■ **WHAT THE TASK ASKS**
Your job is to copy every line in the material containing the word "localparam".

□ □ □

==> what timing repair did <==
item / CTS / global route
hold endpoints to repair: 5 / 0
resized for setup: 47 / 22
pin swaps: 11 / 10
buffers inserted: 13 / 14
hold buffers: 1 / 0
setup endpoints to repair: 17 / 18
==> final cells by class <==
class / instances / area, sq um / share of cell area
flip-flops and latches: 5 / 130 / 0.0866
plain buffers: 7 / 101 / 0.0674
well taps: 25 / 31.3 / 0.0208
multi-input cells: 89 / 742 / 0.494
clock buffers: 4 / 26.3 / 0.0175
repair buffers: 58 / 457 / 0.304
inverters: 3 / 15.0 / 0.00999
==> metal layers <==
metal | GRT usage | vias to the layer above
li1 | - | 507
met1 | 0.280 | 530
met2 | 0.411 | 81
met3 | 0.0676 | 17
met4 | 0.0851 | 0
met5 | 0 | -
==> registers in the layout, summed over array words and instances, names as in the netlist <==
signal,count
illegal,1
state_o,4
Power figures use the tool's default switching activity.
==> config.mk <==
export PLATFORM = sky130hd
export DESIGN_NAME = uart_tx_fifo
export DESIGN_NICKNAME = d
export VERILOG_FILES = /design/src/rtl/uart_tx_fifo.sv
export SDC_FILE = /design/constraint.sdc
export NUM_CORES = 1
export LEC_CHECK = 0
export CORE_ASPECT_RATIO = 1.75
export CORE_MARGIN = 5
export CORE_UTILIZATION = 60
export DETAILED_ROUTE_END_ITERATION = 7
export DONT_BUFFER_PORTS = 1
export PLACE_DENSITY = 0.75
export SLEW_MARGIN = 20
export SYNTH_ARGS = -nofsm -noshare
export SYNTH_HDL_FRONTEND = slang
export SYNTH_SLANG_ARGS = --single-unit
==> constraint.sdc <==
create_clock -name clk -period 5.9 [get_ports clk]
set_clock_uncertainty 0.05 [all_clocks]
set_input_delay 0.59 -clock clk [delete_from_list [all_inputs] [get_ports clk]]
set_output_delay 0.59 -clock clk [all_outputs]
set_load 0.03 [all_outputs]
==> src/rtl/uart_tx_fifo.sv <==
// Byte FIFO between the host and the CoreUART transmitter, with registered read data.
// Define UART_TX_FIFO_OVF_EN to add the sticky overflow flag (ovf) and its clear (ovf_clr).
module uart_tx_fifo #(
   parameter int DEPTH_LOG2 = 4,
   parameter int WIDTH      = 8
) (
   input  logic                  clk,
   input  logic                  aresetn,
   input  logic                  flush,
   input  logic                  wr_en,
   input  logic [WIDTH-1:0]      wr_data,
   input  logic                  rd_n,
   output logic [WIDTH-1:0]      rd_data,
   output logic                  empty,
   output logic                  full,
   output logic [DEPTH_LOG2:0]   level
`ifdef UART_TX_FIFO_OVF_EN
   ,
   output logic                  ovf,
   input  logic                  ovf_clr
`endif
);

   localparam int DEPTH = 1 << DEPTH_LOG2;
   localparam logic [DEPTH_LOG2:0] PTR_INC = {{DEPTH_LOG2{1'b0}}, 1'b1};

   logic [WIDTH-1:0]    mem [DEPTH];
   logic [DEPTH_LOG2:0] wr_ptr;
   logic [DEPTH_LOG2:0] rd_ptr;
   logic                rd_acc;
   logic                wr_acc;

   // Status comes only from the registered pointers; the extra wrap bit separates full from empty.
   assign empty  = (wr_ptr == rd_ptr);
   assign full   = (wr_ptr[DEPTH_LOG2-1:0] == rd_ptr[DEPTH_LOG2-1:0]) &&
                   (wr_ptr[DEPTH_LOG2] != rd_ptr[DEPTH_LOG2]);
   assign level  = wr_ptr - rd_ptr;

   assign rd_acc = !rd_n && !empty;
   assign wr_acc = wr_en && (!full || rd_acc);

   always_ff @(posedge clk) begin
      if (wr_acc && !flush) begin
         mem[wr_ptr[DEPTH_LOG2-1:0]] <= wr_data;
      end
   end

   always_ff @(posedge clk or negedge aresetn) begin
      if (!aresetn) begin
         wr_ptr  <= '0;
         rd_ptr  <= '0;
         rd_data <= '0;
      end else if (flush) begin
         wr_ptr  <= '0;
         rd_ptr  <= '0;
         rd_data <= '0;
      end else begin
         if (wr_acc) begin
            wr_ptr <= wr_ptr + PTR_INC;
         end
         if (rd_acc) begin
            rd_data <= mem[rd_ptr[DEPTH_LOG2-1:0]];
            rd_ptr  <= rd_ptr + PTR_INC;
         end
      end
   end

`ifdef UART_TX_FIFO_OVF_EN
   // A dropped write sets the flag even when a clear arrives in the same cycle; flush leaves it alone.
   always_ff @(posedge clk or negedge aresetn) begin
      if (!aresetn) begin
         ovf <= 1'b0;
      end else if (wr_en && full && !rd_acc) begin
         ovf <= 1'b1;
      end else if (ovf_clr) begin
         ovf <= 1'b0;
      end
   end
`endif

endmodule

==> metrics.csv <==
metric,value,unit
outcome,completed,
h-tree-depth,4,
fillers,627,
p_per_area,393,mW/mm^2
drtIter0Drc,226,
p_switching,600,uW
startpoint_type,flip-flop,
clockRootBuffer,clkbuf_16,
cts_buffers,17,
rrSetupSlack,2.28,ns
gp_congestion,0.924,
yosysWarnings,0,
final_cell_area,0.00675,sq mm
antenna_found_initial,0,
clockBufferDepth,2,
drive_gt1_share,20.5,%
placed_area,0.00608,sq mm
synth_cell_types,35,
gr-total-overflow,0,
r2r_cells,6,
die-height,142,microns
clock_sinks,146,
synth.avg_cell_area,18.8,sq um
pre_cts_slack,2.33,ns
max-cap-violations,0,
min_period,3.62,ns
worst_hold_path_type,input port to flip-flop,
start_util,60.8,%
drt_pass1_iterations,4,
worst_slack,2.28,ns
swShare,22.6,%
cp_cell_sequence,"inv_2, ha_1, and4_1, a311oi_1, nand2_1, nor3_1",
num_rows,48,
drt-wirelength-per-cell,25.9,microns
fmax,276,MHz
yosysSeqAreaShare,71.7,%
internal_power,2050,uW
worst_pin_slew,1.06,ns
wl,12000,microns
r2r-end,mem[0][0]$_DFFE_PP_,
dp.cells,429,
ant_nets,0,
grt_first_pass_wirelength,18600,microns
crit_type,flip-flop to flip-flop,
reg2reg_from,rd_ptr[3]$_DFFE_PN0P_,
final_cells,462,
io_buffer_count,0,
crit_slowest_cell,nor3_1,
diodes,0,
seqPwrFrac,44.5,%
synthesis.area,0.00599,sq mm
multiInputGateArea,0.00158,sq mm
fp.coreArea,0.00985,sq mm
clock_power_share,43.6,%
cts-resized-gates,0,
maxSlewViolCount,0,
ios,28,
die_w,85.5,microns
total_power,2650,uW
pwr-share-comb,11.9,%
required,5.87,ns
finalSetupViolCount,0,
register_area,0.00430,sq mm
post-route-drc-count,0,
cts_tree,done,
final_nets,347,
peakVddDrop,0.260,mV
period_share,61.4,%
grt_start_max_net_pins,38,
synth_cells,319,
area_delta_synth_final,12.6,%
worstPathMaxFanout,17,
grt_setup_unrepaired,no,
routed_via_density,6.29,
finalHoldViolations,0,
cpPeakStageDelay,0.87,ns
grt_pass1_vias,3118,
endpoint_kind,flip-flop,
p_leak,0.00233,uW
crit_arrival,3.60,ns
vias,2905,
dp_hpwl,8020,microns
crit_path_end,mem[0][0]$_DFFE_PP_,
track_usage,21.9,%
insertion_delay,0.41,ns
postCtsSetupBuffers,0,
design.die.area,0.0122,sq mm
slew_headroom,27.5,%
startpoint,rd_ptr[3]$_DFFE_PN0P_,
synth_fp_nets,342,
setup_tns,0,ns
cts.reportedPaths.clkPinSlew,0.06,ns
synth.ff_latch_count,146,
state kept, by name, indices dropped and copies added (netlist names):
name,cells
rd_data,8
wr_ptr,5
mem,128
rd_ptr,5
kinds of logic (layout without fill, tap and decap cells):
| family | Yosys count | count (layout) | share of synthesized area, % |
|---|---|---|---|
| compound gates | 21 | 21 | 2.84 |
| xor+xnor | 13 | 13 | 2.03 |
| simple gates | 51 | 51 | 4.14 |
| flops | 146 | 146 | 71.7 |
| mux | 50 | 50 | 15.0 |
| buf+inv | 28 | 46 | 2.07 |
| fa+ha+maj | 10 | 10 | 2.21 |
what timing repair did:
action | in CTS | in global routing
endpoints found under the hold margin | 18 | 0
hold buffers | 1 | 0
endpoints found under the setup margin | 0 | 0
worst min-delay path by stage:
stage          startpoint                endpoint  slack [ns]  cells past startpoint
4_1_cts             flush   wr_ptr[4]$_DFFE_PN0P_        0.17                      1
2_1_floorplan     aresetn  rd_data[0]$_DFFE_PN0P_        0.24                      0
5_1_grt             flush   wr_ptr[4]$_DFFE_PN0P_        0.17                      1
6_report            flush   wr_ptr[4]$_DFFE_PN0P_        0.19                      1
3_5_place_dp      aresetn   rd_ptr[4]$_DFFE_PN0P_        0.24                      0
3_3_place_gp      aresetn   rd_ptr[4]$_DFFE_PN0P_        0.24                      0
per-layer routing:
layer / vias to the layer above / track usage (%) / routed length [microns]
met5: - / 0 / 0
met4: 0 / 12.2 / 656
met3: 30 / 6.26 / 573
met2: 105 / 36.5 / 6410
met1: 1495 / 25.2 / 4330
li1: 1275 / - / -
power groups by stage:
stage / registers (uW) / clock network, uW / logic, uW
5_1_grt: 1180 / 1230 / 343
4_1_cts: 1180 / 1170 / 322
3_5_place_dp: 1200 / 0 / 315
3_3_place_gp: 1200 / 0 / 312
2_1_floorplan: 1190 / 0 / 264
6_report: 1180 / 1160 / 316
metrics by stage:
stage	hold WS, ns	util (%)
floorplan	0.244	-
global placement	0.245	61.7
detailed placement	0.245	61.7
CTS	0.168	68.4
global route	0.166	68.5
finish	0.187	68.5
layout by cell type, fill, tap and decap left out, types with 3 or more instances in the layout:
cell / n
clkbuf_16: 17
a311oi_1: 3
dfrtp_1: 17
nor2_1: 23
edfxtp_1: 128
nand3b_1: 8
mux2i_1: 18
ha_1: 9
clkbuf_1: 3
mux4_2: 32
inv_1: 10
o221ai_1: 8
bufinv_16: 5
xnor2_1: 11
nand2_1: 8
clkinv_2: 3
area by class of cell:
class / instances / area share, %
Clock buffer: 22 / 6.88
Clock inverter: 10 / 2.71
Inverter: 11 / 0.612
Tap cell: 125 / 2.32
Sequential cell: 146 / 63.7
Timing Repair Buffer: 3 / 0.371
Multi-Input combinational cell: 145 / 23.5
critical path: cells and delay by family, from the launching register on:
kind                     cells  cell delay, ns
AND/OR/NAND/NOR              3            1.41
AO/OA/AOI/OAI                1            0.60
adder cells (fa/ha/maj)      1            0.38
buffers and inverters        1            0.39
flip-flops                   1            0.41
synth_stat cells:
| cell | n | area share [%] |
|---|---|---|
| o221ai_1 | 8 | 1.2 |
| edfxtp_1 | 128 | 64 |
| buf_1 | 3 | 0.19 |
| nor3_1 | 4 | 0.33 |
| and4_1 | 1 | 0.15 |
| o211ai_1 | 1 | 0.13 |
| ha_1 | 9 | 1.9 |
| clkbuf_1 | 6 | 0.38 |
| xnor2_1 | 11 | 1.6 |
| nand2b_1 | 2 | 0.21 |
| nor2b_1 | 1 | 0.10 |
| or3_1 | 2 | 0.21 |
| inv_1 | 10 | 0.63 |
| o21ai_2 | 1 | 0.15 |
| nand4_1 | 1 | 0.10 |
| buf_4 | 1 | 0.13 |
| inv_2 | 1 | 0.063 |
| a2111oi_0 | 2 | 0.29 |
| a31oi_1 | 1 | 0.10 |
| dfrtp_1 | 18 | 7.5 |
| o311ai_0 | 1 | 0.15 |
| buf_2 | 6 | 0.50 |
| fa_1 | 1 | 0.33 |
| nand3b_1 | 8 | 1.0 |
| nor2_1 | 23 | 1.4 |
| a21oi_1 | 2 | 0.17 |
| a311oi_1 | 3 | 0.44 |
| mux2i_1 | 18 | 3.0 |
| a21o_1 | 2 | 0.25 |
| mux4_2 | 32 | 12 |
| buf_6 | 1 | 0.19 |
| xor2_2 | 1 | 0.27 |
| xor2_1 | 1 | 0.15 |
| nand3_1 | 1 | 0.083 |
| nand2_1 | 8 | 0.50 |
(Power assumes the default switching activity.)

□ □ □

■ **SOLUTION FOR THIS TASK**
   localparam int DEPTH = 1 << DEPTH_LOG2;
   localparam logic [DEPTH_LOG2:0] PTR_INC = {{DEPTH_LOG2{1'b0}}, 1'b1};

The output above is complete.